Saved data entries:
----

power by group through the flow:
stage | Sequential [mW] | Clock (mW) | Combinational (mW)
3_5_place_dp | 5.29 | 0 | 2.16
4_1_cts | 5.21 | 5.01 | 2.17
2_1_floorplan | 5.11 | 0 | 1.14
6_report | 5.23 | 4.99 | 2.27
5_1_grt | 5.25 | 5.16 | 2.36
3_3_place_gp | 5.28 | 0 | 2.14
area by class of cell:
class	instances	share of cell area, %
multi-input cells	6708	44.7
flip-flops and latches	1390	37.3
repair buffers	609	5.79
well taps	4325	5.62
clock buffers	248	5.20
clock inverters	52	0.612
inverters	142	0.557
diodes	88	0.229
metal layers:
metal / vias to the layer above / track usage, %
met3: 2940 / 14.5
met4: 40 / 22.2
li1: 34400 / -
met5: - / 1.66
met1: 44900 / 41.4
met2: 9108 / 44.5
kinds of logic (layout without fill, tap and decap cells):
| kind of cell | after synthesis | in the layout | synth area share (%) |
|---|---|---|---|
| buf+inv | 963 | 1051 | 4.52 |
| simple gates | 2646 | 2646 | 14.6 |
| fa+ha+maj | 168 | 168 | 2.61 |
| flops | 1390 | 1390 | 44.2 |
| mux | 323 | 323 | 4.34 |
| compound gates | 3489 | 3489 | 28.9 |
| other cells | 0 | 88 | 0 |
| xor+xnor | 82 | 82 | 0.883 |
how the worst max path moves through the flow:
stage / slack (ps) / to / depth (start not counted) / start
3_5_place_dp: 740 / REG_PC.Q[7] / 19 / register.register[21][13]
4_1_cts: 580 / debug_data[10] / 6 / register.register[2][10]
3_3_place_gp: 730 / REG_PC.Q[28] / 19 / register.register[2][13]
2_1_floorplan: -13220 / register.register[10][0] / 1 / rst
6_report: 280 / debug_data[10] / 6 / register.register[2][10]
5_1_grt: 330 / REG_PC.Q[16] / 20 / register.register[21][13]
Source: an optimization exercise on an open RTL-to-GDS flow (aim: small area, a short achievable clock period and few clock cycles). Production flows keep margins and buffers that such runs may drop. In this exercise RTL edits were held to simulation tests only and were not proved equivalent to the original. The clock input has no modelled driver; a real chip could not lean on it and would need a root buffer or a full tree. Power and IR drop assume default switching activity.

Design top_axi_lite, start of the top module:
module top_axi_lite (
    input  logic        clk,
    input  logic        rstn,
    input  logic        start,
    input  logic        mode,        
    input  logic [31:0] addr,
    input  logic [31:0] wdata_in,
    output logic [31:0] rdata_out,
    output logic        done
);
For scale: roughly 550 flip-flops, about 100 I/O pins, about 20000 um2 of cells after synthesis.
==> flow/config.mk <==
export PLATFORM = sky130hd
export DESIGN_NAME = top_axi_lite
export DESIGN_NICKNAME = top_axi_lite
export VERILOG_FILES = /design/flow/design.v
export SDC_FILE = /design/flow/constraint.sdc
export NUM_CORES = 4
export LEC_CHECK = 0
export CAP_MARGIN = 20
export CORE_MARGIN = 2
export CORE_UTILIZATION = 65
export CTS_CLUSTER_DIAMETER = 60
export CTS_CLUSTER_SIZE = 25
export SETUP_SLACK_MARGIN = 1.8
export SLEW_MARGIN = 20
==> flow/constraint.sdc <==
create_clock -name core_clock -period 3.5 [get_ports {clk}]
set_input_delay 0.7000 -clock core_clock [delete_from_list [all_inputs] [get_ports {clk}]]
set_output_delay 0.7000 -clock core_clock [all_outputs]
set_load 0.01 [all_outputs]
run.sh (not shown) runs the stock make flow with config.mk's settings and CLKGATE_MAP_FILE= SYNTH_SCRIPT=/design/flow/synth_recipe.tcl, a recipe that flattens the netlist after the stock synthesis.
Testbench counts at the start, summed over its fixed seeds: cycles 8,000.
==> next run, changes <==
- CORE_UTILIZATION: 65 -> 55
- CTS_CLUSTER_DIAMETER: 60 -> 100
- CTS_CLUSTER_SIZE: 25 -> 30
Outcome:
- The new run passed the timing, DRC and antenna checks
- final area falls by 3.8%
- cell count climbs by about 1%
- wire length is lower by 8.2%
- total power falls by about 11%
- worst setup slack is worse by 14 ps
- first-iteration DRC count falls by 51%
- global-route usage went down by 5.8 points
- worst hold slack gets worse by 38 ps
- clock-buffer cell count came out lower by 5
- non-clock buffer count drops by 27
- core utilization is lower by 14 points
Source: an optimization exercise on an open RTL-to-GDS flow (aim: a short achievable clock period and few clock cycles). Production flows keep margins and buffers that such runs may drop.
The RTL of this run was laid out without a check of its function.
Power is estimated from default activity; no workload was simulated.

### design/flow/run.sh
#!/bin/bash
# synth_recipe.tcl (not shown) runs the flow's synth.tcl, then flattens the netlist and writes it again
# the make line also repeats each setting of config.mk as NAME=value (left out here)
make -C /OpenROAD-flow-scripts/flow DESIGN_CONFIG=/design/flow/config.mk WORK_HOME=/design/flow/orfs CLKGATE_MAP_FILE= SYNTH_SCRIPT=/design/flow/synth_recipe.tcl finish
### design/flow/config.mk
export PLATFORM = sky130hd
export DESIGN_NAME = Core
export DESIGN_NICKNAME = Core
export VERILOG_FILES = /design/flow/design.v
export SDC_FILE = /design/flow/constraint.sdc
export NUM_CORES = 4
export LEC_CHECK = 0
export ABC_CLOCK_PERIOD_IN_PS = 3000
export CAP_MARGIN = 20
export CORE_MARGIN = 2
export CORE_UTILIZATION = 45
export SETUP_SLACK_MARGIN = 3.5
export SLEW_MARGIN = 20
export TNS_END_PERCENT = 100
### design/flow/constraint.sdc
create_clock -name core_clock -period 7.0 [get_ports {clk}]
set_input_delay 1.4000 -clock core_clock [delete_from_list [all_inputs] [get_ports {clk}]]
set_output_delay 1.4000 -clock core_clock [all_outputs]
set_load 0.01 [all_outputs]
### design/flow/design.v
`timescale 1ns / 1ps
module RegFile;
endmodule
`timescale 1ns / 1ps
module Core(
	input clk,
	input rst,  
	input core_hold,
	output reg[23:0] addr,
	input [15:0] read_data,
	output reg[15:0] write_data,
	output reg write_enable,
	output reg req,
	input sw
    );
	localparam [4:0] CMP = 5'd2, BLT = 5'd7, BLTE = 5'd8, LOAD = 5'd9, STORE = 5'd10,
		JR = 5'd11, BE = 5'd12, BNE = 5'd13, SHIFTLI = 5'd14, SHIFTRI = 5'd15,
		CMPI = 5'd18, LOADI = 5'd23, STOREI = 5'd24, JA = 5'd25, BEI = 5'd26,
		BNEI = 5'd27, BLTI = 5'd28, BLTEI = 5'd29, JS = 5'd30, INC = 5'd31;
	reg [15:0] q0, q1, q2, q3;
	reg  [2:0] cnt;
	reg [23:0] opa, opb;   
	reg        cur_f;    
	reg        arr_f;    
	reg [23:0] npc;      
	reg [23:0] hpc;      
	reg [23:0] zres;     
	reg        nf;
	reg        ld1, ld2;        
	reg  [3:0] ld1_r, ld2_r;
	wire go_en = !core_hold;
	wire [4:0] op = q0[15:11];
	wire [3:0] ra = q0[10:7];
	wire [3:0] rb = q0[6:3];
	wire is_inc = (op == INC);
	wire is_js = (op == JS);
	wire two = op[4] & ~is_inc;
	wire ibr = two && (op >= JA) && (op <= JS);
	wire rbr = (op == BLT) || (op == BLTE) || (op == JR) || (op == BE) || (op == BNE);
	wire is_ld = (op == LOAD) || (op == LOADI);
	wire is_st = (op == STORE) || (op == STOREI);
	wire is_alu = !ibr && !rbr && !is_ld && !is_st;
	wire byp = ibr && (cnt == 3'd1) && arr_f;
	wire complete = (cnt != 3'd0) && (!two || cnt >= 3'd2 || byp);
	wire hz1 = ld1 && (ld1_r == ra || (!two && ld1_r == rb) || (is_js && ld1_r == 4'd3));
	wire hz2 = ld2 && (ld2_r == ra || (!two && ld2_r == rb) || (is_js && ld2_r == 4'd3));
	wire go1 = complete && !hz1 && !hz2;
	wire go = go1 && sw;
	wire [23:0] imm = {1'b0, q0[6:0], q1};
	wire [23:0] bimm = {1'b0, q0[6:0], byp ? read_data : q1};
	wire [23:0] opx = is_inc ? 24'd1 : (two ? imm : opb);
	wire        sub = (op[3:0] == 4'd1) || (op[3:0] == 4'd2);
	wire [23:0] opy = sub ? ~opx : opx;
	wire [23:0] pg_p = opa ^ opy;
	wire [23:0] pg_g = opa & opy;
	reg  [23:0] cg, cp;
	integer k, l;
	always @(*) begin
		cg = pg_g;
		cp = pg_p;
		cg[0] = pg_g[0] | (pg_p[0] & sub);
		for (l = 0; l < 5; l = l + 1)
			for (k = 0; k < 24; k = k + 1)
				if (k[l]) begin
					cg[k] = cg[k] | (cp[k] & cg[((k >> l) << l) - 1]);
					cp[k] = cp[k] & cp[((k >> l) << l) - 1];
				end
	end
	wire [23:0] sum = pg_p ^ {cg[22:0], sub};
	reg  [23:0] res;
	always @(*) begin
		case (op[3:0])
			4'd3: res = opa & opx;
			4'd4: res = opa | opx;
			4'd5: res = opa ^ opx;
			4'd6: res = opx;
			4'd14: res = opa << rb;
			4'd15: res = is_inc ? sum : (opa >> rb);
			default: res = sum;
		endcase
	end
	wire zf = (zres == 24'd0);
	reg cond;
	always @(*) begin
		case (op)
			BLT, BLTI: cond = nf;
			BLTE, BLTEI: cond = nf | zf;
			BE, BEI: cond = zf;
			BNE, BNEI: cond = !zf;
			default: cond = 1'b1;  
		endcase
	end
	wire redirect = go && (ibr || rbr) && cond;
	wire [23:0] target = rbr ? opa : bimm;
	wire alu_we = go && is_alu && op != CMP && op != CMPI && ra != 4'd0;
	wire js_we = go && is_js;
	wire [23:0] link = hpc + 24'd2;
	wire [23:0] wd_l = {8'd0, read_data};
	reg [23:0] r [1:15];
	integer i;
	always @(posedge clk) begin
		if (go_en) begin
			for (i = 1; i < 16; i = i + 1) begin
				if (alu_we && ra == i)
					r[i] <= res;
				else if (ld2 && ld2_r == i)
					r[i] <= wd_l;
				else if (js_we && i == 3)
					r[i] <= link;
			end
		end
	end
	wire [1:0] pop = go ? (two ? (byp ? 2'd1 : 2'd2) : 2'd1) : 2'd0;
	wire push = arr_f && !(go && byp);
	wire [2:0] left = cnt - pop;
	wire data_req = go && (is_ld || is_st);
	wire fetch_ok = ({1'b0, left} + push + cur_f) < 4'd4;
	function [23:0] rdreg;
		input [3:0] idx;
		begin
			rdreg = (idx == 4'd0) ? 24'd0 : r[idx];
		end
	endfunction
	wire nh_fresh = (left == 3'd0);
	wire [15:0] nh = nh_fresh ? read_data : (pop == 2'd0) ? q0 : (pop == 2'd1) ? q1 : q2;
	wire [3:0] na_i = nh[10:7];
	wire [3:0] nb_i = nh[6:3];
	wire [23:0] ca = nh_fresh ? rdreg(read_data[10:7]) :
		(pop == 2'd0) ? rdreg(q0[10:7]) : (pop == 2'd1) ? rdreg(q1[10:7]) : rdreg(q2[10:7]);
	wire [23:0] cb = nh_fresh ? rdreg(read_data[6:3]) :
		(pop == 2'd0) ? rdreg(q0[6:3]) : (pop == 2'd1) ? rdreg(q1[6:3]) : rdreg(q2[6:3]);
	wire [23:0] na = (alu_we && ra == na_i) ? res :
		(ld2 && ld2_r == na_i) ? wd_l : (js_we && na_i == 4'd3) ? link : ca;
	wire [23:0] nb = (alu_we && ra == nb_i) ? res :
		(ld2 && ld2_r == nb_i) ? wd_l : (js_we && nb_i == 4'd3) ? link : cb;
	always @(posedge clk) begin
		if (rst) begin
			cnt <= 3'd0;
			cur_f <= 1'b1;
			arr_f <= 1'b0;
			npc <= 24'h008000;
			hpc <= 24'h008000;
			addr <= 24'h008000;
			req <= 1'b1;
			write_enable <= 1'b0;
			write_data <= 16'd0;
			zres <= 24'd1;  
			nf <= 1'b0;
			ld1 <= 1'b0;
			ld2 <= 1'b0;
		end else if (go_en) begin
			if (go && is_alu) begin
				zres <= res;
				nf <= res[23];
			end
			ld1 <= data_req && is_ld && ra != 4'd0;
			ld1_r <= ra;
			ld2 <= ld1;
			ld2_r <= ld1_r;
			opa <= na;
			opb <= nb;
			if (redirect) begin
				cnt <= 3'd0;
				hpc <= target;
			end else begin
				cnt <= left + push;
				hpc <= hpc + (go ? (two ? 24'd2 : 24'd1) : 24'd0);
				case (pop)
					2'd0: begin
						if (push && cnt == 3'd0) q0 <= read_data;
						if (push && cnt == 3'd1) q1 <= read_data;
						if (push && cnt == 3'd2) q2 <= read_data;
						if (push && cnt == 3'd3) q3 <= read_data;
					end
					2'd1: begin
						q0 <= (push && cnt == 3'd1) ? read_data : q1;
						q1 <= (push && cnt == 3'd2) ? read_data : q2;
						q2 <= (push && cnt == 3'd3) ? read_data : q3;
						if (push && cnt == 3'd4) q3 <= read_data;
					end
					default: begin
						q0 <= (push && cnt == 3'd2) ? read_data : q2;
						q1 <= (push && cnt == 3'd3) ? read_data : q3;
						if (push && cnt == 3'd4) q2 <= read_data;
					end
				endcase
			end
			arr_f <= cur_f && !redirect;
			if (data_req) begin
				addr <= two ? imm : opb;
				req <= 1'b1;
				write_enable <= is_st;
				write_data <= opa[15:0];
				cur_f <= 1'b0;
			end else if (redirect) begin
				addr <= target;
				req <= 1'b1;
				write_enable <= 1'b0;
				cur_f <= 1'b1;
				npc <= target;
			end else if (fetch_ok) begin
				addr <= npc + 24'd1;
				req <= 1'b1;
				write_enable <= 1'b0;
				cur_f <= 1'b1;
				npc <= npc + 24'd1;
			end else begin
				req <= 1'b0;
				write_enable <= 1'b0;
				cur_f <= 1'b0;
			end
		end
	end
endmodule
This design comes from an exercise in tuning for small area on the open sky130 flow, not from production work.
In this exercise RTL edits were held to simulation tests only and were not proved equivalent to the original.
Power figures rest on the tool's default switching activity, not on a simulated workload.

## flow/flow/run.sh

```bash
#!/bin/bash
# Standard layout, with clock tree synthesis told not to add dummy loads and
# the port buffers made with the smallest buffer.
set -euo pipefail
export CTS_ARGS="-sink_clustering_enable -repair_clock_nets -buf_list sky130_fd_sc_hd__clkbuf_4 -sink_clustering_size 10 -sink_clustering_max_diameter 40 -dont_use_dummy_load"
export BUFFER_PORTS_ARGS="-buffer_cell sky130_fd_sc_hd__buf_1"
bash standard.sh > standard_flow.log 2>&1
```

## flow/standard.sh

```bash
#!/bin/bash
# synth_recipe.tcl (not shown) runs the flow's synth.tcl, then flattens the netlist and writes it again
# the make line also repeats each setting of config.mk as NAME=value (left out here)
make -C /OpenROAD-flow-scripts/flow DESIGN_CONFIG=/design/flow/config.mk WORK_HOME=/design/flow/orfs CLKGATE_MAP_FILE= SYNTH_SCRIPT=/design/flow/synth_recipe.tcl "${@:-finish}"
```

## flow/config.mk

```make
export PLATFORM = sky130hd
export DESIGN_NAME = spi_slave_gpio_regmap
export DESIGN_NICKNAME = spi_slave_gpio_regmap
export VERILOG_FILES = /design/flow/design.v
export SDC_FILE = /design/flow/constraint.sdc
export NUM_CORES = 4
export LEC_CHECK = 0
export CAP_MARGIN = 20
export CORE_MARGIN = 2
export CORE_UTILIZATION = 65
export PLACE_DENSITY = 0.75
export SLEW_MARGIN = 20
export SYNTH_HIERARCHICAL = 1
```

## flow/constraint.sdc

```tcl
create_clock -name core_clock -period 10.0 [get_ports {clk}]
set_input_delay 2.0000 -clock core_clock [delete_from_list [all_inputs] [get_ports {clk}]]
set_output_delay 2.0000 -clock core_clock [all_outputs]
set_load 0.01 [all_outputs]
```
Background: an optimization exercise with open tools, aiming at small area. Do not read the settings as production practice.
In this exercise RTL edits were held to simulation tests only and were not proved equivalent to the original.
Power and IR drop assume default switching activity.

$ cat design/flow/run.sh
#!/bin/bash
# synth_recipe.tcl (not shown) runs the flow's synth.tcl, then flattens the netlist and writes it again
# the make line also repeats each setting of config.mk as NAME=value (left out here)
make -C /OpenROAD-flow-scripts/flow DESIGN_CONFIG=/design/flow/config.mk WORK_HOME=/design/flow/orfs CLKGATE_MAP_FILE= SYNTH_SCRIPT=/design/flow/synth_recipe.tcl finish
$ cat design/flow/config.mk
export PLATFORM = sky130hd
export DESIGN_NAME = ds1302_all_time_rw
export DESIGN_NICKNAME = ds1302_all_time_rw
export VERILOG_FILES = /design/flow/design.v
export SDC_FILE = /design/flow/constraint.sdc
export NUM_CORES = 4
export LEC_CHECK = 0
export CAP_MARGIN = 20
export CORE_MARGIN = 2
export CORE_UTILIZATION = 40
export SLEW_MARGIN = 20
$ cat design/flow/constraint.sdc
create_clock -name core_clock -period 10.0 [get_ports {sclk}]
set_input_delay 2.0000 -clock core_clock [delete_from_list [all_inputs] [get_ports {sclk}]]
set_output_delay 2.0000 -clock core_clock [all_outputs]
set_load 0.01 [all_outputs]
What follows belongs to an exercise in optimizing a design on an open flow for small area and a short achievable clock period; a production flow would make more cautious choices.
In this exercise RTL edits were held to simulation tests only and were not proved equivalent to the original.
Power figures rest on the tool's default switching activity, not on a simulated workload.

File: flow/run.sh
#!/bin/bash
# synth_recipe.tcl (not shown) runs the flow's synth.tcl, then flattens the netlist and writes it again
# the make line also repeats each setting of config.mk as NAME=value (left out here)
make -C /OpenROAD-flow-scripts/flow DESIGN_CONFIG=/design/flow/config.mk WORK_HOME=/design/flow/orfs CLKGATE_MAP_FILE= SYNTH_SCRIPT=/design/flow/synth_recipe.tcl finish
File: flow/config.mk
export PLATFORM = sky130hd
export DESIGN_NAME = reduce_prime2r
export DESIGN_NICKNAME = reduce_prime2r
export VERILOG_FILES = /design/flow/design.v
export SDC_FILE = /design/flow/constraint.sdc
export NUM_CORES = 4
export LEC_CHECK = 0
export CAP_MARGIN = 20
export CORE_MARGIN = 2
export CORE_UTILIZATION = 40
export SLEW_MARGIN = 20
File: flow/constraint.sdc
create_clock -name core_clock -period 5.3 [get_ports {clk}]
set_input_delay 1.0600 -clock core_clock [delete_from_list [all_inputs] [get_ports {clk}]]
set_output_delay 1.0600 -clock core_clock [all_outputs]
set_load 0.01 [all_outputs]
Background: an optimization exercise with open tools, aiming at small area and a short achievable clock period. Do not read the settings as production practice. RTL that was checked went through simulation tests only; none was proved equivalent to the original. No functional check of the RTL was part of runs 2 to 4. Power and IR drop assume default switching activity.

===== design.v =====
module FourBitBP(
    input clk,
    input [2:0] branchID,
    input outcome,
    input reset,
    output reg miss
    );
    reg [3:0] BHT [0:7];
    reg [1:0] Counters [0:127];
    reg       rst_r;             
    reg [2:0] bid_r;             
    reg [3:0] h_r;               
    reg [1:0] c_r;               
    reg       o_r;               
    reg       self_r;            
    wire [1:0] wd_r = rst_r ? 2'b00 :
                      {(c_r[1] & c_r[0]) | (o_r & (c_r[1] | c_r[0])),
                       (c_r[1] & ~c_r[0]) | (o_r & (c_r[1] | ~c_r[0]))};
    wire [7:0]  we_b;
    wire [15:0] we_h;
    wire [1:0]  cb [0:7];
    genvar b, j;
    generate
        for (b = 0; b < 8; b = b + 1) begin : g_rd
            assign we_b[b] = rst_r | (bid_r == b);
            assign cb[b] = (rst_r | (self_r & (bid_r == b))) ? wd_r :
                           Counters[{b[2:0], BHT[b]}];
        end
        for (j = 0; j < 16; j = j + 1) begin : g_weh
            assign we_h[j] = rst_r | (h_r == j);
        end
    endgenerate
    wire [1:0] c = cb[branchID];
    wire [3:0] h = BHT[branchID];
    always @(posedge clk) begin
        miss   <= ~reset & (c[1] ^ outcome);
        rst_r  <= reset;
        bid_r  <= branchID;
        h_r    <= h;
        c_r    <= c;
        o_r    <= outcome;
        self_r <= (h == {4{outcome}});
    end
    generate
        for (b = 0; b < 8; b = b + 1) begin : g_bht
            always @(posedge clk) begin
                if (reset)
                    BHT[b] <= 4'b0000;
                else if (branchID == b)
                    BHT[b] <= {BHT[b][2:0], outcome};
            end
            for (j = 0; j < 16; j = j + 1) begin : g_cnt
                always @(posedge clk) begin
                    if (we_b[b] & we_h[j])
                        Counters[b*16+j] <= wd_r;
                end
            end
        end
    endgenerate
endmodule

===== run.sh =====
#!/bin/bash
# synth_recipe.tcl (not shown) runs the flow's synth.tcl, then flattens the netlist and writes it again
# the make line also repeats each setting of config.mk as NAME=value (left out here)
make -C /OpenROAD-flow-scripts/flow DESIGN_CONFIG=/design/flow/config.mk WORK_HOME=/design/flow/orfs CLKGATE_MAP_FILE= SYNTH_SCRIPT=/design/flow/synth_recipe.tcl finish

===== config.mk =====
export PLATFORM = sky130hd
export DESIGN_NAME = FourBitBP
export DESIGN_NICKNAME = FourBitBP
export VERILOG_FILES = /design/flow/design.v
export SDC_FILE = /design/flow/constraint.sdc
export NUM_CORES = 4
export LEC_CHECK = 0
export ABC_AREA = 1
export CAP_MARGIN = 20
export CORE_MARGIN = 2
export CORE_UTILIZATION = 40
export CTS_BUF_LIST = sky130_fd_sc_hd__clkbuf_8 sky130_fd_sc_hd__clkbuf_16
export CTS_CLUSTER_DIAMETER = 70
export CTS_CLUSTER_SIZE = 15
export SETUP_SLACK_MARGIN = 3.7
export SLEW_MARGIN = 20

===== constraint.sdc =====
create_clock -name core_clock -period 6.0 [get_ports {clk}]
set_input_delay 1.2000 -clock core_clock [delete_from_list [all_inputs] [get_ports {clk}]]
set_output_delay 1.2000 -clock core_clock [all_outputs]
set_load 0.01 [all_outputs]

----

## [WHAT THE TASK ASKS]
Find the word "lower" in the entries and show each line where it is found.

## [TASK ANSWER]
- wire length is lower by 8.2%
- clock-buffer cell count came out lower by 5
- core utilization is lower by 14 points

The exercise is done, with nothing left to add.